What the task asks:
Only certain lines below are wanted: those starting at the line containing "registered read port" and ending at the line containing "export VERILOG_FILES = /design/src/hdl/lir_pkg.sv", both included, each retyped exactly.

Records supplied:
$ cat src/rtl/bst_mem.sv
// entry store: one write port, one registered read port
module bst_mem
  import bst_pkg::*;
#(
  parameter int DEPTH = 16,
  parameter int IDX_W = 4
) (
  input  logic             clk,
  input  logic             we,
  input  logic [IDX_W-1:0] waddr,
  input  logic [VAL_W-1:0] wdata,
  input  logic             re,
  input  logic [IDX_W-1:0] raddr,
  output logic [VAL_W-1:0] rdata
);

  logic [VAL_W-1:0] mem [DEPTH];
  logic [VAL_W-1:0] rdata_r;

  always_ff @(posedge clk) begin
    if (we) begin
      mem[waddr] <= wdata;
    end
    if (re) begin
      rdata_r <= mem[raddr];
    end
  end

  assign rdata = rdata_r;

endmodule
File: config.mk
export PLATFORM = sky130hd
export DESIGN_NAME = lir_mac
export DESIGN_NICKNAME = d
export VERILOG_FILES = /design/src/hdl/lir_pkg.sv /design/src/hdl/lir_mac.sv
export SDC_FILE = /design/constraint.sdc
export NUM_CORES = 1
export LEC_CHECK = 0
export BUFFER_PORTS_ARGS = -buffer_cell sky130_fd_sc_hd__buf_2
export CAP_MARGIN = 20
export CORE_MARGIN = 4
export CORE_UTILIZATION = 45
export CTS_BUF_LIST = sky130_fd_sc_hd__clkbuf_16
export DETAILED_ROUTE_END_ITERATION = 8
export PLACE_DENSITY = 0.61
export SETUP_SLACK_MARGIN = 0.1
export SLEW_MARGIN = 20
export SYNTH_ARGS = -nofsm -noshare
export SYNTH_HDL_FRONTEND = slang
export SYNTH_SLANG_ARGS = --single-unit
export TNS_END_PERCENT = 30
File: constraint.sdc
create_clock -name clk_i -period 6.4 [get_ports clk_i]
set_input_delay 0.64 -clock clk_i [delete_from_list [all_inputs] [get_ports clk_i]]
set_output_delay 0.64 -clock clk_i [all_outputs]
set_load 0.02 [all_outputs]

==

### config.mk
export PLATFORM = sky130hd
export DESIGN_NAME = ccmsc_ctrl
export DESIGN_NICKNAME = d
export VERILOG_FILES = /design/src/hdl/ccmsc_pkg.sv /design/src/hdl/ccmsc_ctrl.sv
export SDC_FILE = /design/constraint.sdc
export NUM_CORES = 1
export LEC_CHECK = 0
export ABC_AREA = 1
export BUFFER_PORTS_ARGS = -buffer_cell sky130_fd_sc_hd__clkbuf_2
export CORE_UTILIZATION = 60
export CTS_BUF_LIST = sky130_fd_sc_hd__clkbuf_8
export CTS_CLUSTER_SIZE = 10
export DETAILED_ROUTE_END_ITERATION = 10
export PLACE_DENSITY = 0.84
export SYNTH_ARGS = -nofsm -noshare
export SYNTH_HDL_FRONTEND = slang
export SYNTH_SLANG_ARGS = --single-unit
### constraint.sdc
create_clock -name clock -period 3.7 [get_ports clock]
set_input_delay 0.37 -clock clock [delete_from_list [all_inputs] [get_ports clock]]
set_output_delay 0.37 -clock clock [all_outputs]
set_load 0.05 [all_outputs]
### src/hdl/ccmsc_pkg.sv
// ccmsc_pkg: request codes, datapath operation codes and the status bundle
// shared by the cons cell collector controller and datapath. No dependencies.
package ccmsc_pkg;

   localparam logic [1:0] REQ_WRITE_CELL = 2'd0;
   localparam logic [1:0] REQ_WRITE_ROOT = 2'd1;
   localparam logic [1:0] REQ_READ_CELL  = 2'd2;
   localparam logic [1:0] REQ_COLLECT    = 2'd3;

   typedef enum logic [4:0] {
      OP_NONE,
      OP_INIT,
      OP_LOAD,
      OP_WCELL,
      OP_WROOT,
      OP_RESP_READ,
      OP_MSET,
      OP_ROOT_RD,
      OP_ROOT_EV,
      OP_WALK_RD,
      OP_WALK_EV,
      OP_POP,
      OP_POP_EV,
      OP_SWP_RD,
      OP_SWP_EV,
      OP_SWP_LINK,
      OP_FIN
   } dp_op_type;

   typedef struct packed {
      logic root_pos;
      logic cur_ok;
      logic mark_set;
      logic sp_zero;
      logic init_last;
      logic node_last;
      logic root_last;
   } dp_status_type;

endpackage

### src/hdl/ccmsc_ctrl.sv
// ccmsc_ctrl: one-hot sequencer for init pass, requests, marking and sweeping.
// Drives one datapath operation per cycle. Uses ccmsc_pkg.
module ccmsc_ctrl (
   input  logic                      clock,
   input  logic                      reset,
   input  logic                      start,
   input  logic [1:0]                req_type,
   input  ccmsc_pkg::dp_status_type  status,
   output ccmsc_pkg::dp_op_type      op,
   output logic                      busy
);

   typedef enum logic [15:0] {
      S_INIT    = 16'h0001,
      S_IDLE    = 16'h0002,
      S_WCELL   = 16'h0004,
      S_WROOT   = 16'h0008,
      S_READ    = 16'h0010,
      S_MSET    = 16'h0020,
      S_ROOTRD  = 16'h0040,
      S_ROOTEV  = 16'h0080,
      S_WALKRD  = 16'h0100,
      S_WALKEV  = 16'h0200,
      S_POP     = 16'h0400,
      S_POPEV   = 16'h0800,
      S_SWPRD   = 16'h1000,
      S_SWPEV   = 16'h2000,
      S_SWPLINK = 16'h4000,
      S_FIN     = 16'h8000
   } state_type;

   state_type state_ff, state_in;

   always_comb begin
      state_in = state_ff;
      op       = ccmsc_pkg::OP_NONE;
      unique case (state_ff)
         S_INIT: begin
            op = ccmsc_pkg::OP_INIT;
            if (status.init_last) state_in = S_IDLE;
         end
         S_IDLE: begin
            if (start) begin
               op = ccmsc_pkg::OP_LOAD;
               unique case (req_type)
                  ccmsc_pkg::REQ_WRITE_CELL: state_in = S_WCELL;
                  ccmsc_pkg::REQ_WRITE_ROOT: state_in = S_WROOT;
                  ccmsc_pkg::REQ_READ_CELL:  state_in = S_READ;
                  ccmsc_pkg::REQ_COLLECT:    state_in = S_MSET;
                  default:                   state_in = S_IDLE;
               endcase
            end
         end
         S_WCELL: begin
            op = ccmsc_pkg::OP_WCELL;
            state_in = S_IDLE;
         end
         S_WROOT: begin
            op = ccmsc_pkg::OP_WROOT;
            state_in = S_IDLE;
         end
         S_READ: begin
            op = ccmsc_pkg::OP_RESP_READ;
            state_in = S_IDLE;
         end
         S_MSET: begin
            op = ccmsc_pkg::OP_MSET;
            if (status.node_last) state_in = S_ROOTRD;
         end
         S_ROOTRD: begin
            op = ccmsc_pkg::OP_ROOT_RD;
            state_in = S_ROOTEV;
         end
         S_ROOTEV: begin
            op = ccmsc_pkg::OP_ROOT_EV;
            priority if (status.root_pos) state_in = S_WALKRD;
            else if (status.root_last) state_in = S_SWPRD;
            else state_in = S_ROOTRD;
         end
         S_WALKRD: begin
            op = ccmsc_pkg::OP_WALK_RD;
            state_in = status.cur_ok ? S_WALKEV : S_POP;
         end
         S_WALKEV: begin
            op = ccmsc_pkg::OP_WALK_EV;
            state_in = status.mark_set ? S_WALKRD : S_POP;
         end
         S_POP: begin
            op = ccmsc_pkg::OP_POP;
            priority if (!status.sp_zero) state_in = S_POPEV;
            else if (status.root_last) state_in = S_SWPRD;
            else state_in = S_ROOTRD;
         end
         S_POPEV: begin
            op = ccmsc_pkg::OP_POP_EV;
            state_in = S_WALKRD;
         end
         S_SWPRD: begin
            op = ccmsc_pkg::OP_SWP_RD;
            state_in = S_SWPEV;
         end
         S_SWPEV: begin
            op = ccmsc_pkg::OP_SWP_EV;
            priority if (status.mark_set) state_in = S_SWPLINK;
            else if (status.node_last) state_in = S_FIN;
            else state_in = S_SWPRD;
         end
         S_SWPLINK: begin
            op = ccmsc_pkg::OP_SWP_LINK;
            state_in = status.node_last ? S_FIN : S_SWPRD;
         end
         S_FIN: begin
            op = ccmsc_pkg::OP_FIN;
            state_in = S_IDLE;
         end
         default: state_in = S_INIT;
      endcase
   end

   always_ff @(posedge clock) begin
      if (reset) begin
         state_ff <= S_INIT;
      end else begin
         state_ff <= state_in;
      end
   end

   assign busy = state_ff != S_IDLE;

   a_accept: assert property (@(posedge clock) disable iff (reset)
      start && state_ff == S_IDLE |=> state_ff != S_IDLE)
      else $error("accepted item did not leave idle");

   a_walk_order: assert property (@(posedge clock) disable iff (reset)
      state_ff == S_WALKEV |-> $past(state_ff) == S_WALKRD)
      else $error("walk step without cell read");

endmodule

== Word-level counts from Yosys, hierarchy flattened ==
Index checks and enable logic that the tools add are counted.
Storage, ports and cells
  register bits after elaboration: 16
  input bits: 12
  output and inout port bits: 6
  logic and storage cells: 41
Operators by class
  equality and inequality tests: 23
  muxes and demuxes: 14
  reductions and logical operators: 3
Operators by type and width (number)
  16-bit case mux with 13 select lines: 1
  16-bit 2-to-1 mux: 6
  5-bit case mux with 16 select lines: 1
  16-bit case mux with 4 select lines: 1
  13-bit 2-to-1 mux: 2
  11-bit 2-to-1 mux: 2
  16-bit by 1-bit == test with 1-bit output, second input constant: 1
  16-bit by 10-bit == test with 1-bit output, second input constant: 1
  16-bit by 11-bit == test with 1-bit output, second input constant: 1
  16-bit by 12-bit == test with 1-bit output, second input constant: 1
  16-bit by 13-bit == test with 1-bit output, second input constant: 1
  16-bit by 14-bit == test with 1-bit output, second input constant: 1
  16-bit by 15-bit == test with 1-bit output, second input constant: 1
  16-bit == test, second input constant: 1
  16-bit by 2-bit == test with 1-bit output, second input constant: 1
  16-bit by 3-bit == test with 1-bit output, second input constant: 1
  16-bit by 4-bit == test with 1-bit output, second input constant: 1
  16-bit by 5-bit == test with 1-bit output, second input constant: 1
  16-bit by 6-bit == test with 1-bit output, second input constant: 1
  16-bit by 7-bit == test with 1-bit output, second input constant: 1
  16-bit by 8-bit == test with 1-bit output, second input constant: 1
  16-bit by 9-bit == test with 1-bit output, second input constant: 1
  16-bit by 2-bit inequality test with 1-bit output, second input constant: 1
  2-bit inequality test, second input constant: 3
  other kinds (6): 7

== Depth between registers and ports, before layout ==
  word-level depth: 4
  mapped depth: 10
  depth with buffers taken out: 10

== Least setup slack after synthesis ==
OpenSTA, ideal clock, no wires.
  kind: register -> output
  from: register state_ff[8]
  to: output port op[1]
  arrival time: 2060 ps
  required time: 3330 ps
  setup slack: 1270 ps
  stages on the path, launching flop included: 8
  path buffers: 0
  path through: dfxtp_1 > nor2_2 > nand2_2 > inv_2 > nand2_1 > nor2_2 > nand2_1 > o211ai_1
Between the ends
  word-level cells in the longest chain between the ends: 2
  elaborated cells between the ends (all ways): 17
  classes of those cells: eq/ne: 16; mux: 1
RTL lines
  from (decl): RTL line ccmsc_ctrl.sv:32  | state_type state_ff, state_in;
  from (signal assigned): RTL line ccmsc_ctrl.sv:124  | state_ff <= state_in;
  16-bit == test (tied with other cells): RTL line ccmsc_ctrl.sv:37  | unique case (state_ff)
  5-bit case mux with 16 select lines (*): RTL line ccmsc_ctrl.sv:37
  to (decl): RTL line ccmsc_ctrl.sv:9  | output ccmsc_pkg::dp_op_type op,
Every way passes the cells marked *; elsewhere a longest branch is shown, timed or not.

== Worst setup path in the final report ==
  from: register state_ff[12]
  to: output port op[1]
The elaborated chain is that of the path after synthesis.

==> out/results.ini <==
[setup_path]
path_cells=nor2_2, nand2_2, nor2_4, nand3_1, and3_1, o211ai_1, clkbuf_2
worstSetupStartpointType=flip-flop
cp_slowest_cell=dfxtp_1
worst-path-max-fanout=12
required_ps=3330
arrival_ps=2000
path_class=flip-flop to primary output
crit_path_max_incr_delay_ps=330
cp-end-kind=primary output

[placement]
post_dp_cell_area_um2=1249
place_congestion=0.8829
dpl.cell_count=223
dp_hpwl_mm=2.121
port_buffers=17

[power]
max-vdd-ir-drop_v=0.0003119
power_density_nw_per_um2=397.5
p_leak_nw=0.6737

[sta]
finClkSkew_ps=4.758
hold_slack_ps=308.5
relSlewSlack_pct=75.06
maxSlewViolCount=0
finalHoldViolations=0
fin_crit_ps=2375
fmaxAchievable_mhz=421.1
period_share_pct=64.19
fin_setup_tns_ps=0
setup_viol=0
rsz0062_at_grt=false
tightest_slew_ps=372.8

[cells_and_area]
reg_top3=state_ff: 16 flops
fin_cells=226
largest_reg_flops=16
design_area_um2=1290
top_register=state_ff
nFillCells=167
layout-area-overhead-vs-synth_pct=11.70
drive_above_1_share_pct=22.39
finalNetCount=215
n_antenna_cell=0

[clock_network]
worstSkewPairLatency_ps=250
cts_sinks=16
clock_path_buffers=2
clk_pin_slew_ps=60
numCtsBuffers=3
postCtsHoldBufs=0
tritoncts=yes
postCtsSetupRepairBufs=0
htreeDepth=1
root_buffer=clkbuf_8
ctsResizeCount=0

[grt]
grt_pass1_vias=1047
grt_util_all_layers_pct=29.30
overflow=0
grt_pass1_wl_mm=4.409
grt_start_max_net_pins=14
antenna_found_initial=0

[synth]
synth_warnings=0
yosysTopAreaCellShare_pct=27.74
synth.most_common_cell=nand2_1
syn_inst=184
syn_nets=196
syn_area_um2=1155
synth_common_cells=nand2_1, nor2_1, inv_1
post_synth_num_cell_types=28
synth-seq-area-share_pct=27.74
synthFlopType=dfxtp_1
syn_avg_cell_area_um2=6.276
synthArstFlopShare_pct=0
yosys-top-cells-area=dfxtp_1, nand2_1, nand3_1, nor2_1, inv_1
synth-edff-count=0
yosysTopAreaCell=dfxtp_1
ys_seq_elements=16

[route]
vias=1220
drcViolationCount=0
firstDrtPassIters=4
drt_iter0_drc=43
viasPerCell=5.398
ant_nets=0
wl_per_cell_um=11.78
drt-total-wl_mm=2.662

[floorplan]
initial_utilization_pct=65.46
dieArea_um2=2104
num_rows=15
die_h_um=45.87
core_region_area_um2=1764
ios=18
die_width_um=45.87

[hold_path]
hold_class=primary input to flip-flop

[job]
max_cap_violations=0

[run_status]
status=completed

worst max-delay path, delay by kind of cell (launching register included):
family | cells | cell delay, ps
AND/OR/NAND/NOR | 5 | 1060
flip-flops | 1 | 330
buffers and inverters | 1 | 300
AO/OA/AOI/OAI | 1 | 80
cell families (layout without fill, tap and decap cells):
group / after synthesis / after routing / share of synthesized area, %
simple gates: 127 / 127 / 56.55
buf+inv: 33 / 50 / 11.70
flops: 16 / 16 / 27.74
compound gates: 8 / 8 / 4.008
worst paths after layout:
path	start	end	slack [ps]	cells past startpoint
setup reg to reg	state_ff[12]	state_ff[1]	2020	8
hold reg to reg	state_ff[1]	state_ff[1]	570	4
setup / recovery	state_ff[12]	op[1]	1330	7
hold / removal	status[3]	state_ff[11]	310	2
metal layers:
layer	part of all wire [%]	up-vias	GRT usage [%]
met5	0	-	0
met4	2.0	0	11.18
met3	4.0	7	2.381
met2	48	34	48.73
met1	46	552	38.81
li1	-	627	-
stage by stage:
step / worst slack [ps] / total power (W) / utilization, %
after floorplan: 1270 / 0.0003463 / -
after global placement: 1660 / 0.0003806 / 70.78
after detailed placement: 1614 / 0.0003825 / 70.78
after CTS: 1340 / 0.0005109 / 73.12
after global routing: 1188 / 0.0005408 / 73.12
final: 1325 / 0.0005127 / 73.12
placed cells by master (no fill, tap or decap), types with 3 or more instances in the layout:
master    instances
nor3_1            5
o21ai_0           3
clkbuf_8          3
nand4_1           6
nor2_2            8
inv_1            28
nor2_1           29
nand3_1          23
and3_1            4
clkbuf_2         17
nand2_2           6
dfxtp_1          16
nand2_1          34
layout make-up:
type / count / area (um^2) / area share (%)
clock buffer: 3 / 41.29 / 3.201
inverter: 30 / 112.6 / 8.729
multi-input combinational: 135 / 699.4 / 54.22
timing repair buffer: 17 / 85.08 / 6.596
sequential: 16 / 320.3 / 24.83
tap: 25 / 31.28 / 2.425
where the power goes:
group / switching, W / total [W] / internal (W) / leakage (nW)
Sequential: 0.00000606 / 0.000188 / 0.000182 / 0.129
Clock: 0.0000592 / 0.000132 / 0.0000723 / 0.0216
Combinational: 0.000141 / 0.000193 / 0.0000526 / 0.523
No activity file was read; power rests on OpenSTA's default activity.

Written reply:
// entry store: one write port, one registered read port
module bst_mem
  import bst_pkg::*;
#(
  parameter int DEPTH = 16,
  parameter int IDX_W = 4
) (
  input  logic             clk,
  input  logic             we,
  input  logic [IDX_W-1:0] waddr,
  input  logic [VAL_W-1:0] wdata,
  input  logic             re,
  input  logic [IDX_W-1:0] raddr,
  output logic [VAL_W-1:0] rdata
);

  logic [VAL_W-1:0] mem [DEPTH];
  logic [VAL_W-1:0] rdata_r;

  always_ff @(posedge clk) begin
    if (we) begin
      mem[waddr] <= wdata;
    end
    if (re) begin
      rdata_r <= mem[raddr];
    end
  end

  assign rdata = rdata_r;

endmodule
File: config.mk
export PLATFORM = sky130hd
export DESIGN_NAME = lir_mac
export DESIGN_NICKNAME = d
export VERILOG_FILES = /design/src/hdl/lir_pkg.sv /design/src/hdl/lir_mac.sv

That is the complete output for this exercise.